# Exercise objective
For the entries that follow, restate word for word the line containing "-- run 3: metal", the line containing "swaps | 9 | 12 |", and every line that lies between them.

# Data for the task

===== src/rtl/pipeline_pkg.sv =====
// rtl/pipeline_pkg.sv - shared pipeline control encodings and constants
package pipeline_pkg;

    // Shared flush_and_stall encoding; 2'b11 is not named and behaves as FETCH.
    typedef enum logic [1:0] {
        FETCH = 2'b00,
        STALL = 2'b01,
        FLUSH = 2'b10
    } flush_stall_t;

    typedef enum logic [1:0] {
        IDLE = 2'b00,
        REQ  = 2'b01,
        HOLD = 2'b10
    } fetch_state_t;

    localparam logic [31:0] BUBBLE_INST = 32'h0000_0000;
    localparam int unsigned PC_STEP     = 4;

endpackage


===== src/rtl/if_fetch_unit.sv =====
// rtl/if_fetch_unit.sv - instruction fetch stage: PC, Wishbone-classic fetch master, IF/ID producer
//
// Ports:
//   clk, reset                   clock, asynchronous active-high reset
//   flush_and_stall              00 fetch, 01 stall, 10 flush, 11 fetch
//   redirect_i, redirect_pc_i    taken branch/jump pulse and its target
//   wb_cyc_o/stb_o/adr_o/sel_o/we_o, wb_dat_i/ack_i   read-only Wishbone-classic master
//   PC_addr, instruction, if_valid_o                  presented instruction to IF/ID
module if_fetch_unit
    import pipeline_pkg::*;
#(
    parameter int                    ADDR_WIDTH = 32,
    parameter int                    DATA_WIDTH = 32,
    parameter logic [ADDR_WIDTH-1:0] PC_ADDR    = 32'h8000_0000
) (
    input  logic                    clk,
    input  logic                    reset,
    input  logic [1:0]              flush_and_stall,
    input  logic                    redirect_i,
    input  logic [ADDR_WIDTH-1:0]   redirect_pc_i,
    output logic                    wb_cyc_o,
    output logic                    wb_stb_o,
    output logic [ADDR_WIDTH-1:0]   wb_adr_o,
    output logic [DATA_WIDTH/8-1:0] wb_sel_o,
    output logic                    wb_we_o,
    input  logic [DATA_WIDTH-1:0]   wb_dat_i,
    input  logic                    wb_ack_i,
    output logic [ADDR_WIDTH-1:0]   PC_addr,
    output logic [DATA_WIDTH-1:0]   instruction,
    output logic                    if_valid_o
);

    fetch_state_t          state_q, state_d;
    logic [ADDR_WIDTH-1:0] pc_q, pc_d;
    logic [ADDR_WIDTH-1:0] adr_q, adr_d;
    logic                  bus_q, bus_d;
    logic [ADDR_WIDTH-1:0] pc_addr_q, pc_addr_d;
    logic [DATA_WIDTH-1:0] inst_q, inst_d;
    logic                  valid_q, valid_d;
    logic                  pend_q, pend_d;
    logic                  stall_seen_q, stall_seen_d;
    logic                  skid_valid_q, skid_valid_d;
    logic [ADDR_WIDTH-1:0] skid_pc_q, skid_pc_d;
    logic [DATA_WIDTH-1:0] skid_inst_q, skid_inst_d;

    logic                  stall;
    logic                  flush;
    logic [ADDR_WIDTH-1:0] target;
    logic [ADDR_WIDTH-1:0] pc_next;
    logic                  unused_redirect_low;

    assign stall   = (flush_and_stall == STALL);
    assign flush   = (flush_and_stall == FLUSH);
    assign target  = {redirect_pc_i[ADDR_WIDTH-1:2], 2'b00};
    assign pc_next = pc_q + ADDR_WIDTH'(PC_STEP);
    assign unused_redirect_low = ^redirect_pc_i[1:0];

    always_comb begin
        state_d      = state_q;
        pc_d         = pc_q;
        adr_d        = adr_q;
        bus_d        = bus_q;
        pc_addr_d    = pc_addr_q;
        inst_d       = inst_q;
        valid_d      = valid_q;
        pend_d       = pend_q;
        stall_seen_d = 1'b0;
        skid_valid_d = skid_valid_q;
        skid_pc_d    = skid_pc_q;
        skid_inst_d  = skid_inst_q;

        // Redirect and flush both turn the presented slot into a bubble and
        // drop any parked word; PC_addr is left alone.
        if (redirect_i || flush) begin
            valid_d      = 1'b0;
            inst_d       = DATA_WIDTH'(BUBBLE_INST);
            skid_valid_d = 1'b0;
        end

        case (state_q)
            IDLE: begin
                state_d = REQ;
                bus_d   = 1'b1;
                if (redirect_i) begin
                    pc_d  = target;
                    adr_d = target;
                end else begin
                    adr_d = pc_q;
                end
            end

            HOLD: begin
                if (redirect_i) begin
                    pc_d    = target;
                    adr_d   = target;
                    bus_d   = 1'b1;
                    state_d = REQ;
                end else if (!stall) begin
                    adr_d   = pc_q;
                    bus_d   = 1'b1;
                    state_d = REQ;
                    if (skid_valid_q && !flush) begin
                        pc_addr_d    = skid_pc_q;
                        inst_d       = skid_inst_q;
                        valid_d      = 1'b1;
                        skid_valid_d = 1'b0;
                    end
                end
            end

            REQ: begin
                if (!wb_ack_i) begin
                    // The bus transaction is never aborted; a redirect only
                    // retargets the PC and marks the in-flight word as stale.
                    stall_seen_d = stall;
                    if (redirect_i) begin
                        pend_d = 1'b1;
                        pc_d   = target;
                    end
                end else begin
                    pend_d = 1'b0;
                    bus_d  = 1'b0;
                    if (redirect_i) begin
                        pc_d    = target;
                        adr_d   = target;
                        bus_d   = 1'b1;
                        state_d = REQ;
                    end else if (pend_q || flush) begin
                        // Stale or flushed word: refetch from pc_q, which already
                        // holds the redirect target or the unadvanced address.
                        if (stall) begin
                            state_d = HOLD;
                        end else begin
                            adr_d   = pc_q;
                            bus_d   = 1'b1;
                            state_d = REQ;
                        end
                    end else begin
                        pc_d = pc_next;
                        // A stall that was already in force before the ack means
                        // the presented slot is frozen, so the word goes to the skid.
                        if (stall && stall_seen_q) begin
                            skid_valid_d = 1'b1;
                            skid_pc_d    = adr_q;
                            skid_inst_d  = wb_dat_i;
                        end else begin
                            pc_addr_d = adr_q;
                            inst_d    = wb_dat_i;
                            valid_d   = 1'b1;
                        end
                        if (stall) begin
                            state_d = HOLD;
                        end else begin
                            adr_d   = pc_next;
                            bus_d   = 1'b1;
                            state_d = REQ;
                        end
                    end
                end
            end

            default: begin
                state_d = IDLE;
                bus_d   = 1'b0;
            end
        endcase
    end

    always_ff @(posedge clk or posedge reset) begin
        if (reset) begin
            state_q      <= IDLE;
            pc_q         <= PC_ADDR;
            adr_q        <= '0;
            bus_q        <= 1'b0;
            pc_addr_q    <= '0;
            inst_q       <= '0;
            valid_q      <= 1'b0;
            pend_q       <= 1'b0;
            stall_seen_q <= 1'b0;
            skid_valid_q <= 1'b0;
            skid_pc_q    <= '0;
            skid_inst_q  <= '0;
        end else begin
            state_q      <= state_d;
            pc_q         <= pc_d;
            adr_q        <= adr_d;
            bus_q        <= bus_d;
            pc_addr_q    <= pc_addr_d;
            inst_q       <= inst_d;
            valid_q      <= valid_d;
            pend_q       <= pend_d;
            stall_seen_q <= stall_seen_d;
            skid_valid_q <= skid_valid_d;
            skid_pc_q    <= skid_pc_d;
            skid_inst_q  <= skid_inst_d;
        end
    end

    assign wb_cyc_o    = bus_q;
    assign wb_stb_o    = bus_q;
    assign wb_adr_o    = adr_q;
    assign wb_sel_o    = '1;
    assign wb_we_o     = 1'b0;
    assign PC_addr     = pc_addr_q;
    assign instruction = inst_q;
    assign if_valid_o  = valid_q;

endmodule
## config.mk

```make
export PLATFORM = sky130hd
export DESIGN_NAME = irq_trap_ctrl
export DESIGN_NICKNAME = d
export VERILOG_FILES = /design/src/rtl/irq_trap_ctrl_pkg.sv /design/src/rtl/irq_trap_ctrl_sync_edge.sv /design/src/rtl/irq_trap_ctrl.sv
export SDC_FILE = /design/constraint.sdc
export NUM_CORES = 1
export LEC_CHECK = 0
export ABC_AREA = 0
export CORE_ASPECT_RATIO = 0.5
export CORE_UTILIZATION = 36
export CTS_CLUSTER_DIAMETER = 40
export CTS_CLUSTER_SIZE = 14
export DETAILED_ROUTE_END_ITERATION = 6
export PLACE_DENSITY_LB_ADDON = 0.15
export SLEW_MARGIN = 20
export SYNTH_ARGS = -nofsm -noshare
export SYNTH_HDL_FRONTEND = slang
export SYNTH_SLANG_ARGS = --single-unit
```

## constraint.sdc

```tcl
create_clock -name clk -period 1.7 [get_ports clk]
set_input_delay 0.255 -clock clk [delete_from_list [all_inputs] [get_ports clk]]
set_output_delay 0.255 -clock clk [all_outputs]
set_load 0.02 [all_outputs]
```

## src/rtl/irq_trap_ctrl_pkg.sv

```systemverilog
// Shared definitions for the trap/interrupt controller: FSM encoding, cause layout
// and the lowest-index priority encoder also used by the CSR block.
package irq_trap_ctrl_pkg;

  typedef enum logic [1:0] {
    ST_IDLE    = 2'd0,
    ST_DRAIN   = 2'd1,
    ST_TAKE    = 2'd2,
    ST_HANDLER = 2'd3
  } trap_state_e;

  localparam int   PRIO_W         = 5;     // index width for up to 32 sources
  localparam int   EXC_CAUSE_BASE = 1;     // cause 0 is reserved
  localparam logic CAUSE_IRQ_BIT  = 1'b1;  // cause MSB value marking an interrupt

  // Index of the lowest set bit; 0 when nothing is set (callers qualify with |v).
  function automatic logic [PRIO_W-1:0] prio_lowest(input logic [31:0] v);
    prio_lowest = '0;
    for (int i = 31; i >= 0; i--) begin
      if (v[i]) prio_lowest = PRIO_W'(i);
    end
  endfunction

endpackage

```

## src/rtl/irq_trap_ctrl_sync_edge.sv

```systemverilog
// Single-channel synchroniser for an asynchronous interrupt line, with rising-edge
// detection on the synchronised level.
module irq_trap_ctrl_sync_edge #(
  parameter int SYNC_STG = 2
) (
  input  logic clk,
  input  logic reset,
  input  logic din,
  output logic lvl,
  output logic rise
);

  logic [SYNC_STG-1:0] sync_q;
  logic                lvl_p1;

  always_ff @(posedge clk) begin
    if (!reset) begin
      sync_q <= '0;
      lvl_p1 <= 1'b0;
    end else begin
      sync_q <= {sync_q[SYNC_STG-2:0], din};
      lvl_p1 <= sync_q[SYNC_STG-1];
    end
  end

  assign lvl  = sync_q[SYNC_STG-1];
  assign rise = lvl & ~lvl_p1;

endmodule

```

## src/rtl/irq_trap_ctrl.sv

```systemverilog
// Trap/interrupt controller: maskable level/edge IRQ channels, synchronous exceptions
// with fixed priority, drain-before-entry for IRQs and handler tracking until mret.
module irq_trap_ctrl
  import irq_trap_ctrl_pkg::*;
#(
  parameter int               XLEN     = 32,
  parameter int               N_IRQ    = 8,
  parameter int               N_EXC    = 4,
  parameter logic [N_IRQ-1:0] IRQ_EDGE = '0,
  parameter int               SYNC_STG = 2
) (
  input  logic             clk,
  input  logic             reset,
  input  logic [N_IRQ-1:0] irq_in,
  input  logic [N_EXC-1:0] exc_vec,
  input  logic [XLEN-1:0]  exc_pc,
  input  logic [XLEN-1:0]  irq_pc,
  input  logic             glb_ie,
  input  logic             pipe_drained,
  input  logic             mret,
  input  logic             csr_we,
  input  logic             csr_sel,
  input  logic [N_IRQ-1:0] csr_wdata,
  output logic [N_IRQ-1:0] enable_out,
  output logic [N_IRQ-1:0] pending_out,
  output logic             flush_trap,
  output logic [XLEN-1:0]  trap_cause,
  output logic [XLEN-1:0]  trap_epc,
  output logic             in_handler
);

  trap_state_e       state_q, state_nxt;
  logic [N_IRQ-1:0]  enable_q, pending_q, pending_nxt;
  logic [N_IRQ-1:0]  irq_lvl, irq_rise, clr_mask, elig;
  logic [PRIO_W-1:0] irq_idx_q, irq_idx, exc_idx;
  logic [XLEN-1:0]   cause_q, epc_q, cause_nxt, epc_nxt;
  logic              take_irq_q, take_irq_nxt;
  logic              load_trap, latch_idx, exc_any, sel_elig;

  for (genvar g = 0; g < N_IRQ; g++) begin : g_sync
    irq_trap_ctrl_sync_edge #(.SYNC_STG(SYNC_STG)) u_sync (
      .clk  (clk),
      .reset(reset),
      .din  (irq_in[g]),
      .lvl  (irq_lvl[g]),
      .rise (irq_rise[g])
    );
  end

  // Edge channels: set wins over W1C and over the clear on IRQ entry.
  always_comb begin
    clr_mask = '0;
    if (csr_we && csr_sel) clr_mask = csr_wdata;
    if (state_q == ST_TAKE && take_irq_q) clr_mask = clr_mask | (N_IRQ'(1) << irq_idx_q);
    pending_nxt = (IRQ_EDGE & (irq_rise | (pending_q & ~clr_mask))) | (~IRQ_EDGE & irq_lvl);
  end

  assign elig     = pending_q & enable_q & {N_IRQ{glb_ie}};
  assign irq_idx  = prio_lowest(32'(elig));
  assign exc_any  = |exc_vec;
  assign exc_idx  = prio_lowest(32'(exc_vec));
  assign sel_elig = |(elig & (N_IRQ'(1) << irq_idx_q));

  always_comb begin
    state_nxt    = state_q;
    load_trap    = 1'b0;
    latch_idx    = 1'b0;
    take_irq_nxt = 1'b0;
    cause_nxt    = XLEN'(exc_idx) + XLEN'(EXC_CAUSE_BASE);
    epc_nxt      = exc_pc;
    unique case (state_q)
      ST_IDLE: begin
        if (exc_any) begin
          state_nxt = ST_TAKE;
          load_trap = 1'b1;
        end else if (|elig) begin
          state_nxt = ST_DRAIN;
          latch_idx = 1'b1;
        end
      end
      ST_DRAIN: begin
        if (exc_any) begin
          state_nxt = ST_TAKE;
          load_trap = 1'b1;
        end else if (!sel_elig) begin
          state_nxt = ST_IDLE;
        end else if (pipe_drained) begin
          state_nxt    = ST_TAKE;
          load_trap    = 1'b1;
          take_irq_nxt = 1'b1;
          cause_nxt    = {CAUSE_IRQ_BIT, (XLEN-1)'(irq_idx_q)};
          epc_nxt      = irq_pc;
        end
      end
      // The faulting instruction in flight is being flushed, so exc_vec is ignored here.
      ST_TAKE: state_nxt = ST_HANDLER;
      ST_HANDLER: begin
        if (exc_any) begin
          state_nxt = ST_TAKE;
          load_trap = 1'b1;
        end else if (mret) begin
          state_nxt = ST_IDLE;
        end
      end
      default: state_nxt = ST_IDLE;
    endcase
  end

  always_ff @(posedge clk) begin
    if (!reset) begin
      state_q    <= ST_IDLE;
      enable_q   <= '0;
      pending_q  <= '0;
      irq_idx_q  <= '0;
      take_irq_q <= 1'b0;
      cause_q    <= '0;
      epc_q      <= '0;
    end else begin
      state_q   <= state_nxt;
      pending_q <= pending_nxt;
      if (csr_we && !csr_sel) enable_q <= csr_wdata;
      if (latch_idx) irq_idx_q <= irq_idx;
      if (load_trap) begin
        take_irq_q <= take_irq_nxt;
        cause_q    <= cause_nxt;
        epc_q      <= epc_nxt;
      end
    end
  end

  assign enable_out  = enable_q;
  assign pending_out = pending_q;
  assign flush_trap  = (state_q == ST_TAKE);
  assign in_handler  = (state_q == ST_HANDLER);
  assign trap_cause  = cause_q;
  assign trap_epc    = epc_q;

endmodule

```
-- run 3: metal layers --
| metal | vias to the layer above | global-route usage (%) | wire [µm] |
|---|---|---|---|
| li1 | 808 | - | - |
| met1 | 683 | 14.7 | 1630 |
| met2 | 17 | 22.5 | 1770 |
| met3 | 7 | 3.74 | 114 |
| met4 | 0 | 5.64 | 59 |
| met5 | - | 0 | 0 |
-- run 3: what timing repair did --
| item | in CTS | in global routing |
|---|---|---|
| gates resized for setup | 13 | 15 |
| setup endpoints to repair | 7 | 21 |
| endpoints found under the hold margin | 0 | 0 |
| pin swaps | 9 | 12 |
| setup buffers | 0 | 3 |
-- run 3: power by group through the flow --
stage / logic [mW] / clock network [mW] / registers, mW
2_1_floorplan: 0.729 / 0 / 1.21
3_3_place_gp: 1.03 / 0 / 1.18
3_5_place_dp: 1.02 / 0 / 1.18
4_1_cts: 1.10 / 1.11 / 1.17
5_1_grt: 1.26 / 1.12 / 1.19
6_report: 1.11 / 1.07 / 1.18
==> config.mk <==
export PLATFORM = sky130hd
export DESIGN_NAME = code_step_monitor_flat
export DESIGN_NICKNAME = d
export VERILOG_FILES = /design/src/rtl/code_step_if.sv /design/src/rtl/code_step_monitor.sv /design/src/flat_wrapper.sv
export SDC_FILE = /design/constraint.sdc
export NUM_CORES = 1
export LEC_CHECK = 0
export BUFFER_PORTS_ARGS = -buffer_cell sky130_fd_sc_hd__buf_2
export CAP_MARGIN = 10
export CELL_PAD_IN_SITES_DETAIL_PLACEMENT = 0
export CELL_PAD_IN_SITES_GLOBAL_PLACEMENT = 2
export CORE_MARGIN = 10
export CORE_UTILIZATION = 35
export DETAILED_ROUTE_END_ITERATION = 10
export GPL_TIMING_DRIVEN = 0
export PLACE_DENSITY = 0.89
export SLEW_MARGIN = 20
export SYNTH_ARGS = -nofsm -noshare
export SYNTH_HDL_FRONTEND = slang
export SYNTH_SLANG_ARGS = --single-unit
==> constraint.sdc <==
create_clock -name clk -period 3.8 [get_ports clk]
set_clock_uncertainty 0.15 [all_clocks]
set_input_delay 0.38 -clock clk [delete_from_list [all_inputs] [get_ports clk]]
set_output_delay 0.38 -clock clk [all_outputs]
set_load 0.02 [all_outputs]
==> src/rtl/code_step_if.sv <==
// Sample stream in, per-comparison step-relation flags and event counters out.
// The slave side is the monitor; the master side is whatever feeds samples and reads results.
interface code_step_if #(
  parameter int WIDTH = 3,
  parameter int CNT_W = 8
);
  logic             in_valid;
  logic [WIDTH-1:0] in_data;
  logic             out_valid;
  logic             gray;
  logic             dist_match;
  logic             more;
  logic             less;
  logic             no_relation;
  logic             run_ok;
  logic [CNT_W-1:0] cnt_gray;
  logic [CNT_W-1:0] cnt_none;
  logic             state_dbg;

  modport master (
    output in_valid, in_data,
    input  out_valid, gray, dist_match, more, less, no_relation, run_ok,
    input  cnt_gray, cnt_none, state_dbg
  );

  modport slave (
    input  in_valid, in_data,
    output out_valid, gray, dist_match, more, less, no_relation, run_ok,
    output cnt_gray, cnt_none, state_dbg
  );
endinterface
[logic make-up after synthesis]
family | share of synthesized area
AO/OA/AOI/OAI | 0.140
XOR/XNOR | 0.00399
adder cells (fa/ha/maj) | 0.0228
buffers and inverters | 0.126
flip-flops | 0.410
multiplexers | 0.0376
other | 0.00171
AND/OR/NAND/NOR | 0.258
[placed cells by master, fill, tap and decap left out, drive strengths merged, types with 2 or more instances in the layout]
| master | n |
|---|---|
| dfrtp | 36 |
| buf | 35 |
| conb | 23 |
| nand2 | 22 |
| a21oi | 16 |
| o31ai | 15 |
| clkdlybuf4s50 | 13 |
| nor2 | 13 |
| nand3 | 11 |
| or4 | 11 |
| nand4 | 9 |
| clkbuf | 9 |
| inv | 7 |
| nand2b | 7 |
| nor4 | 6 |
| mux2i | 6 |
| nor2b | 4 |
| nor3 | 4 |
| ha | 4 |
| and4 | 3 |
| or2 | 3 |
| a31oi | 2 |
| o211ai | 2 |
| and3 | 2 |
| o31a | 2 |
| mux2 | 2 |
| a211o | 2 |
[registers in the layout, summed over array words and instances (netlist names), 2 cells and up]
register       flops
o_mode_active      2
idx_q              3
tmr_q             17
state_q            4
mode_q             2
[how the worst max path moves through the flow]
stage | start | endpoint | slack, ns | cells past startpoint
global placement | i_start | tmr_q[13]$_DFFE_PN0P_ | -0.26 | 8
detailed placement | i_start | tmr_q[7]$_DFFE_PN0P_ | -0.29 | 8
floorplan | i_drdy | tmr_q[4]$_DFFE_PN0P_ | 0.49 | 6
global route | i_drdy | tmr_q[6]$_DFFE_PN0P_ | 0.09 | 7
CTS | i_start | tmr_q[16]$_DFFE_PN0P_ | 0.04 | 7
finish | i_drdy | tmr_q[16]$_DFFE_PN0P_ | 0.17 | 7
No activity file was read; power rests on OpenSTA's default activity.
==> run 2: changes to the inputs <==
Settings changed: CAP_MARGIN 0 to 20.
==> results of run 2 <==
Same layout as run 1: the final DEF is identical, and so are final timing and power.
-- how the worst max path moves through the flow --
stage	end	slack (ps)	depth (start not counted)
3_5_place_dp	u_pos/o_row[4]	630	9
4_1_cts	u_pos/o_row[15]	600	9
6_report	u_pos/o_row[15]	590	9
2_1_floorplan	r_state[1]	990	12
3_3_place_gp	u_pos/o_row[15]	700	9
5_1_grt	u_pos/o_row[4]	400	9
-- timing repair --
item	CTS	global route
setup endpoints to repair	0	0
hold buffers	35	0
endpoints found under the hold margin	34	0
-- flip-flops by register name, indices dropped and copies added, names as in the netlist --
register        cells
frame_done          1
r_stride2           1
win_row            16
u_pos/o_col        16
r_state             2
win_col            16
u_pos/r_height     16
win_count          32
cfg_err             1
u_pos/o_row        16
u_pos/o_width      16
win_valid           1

# Reply
-- run 3: metal layers --
| metal | vias to the layer above | global-route usage (%) | wire [µm] |
|---|---|---|---|
| li1 | 808 | - | - |
| met1 | 683 | 14.7 | 1630 |
| met2 | 17 | 22.5 | 1770 |
| met3 | 7 | 3.74 | 114 |
| met4 | 0 | 5.64 | 59 |
| met5 | - | 0 | 0 |
-- run 3: what timing repair did --
| item | in CTS | in global routing |
|---|---|---|
| gates resized for setup | 13 | 15 |
| setup endpoints to repair | 7 | 21 |
| endpoints found under the hold margin | 0 | 0 |
| pin swaps | 9 | 12 |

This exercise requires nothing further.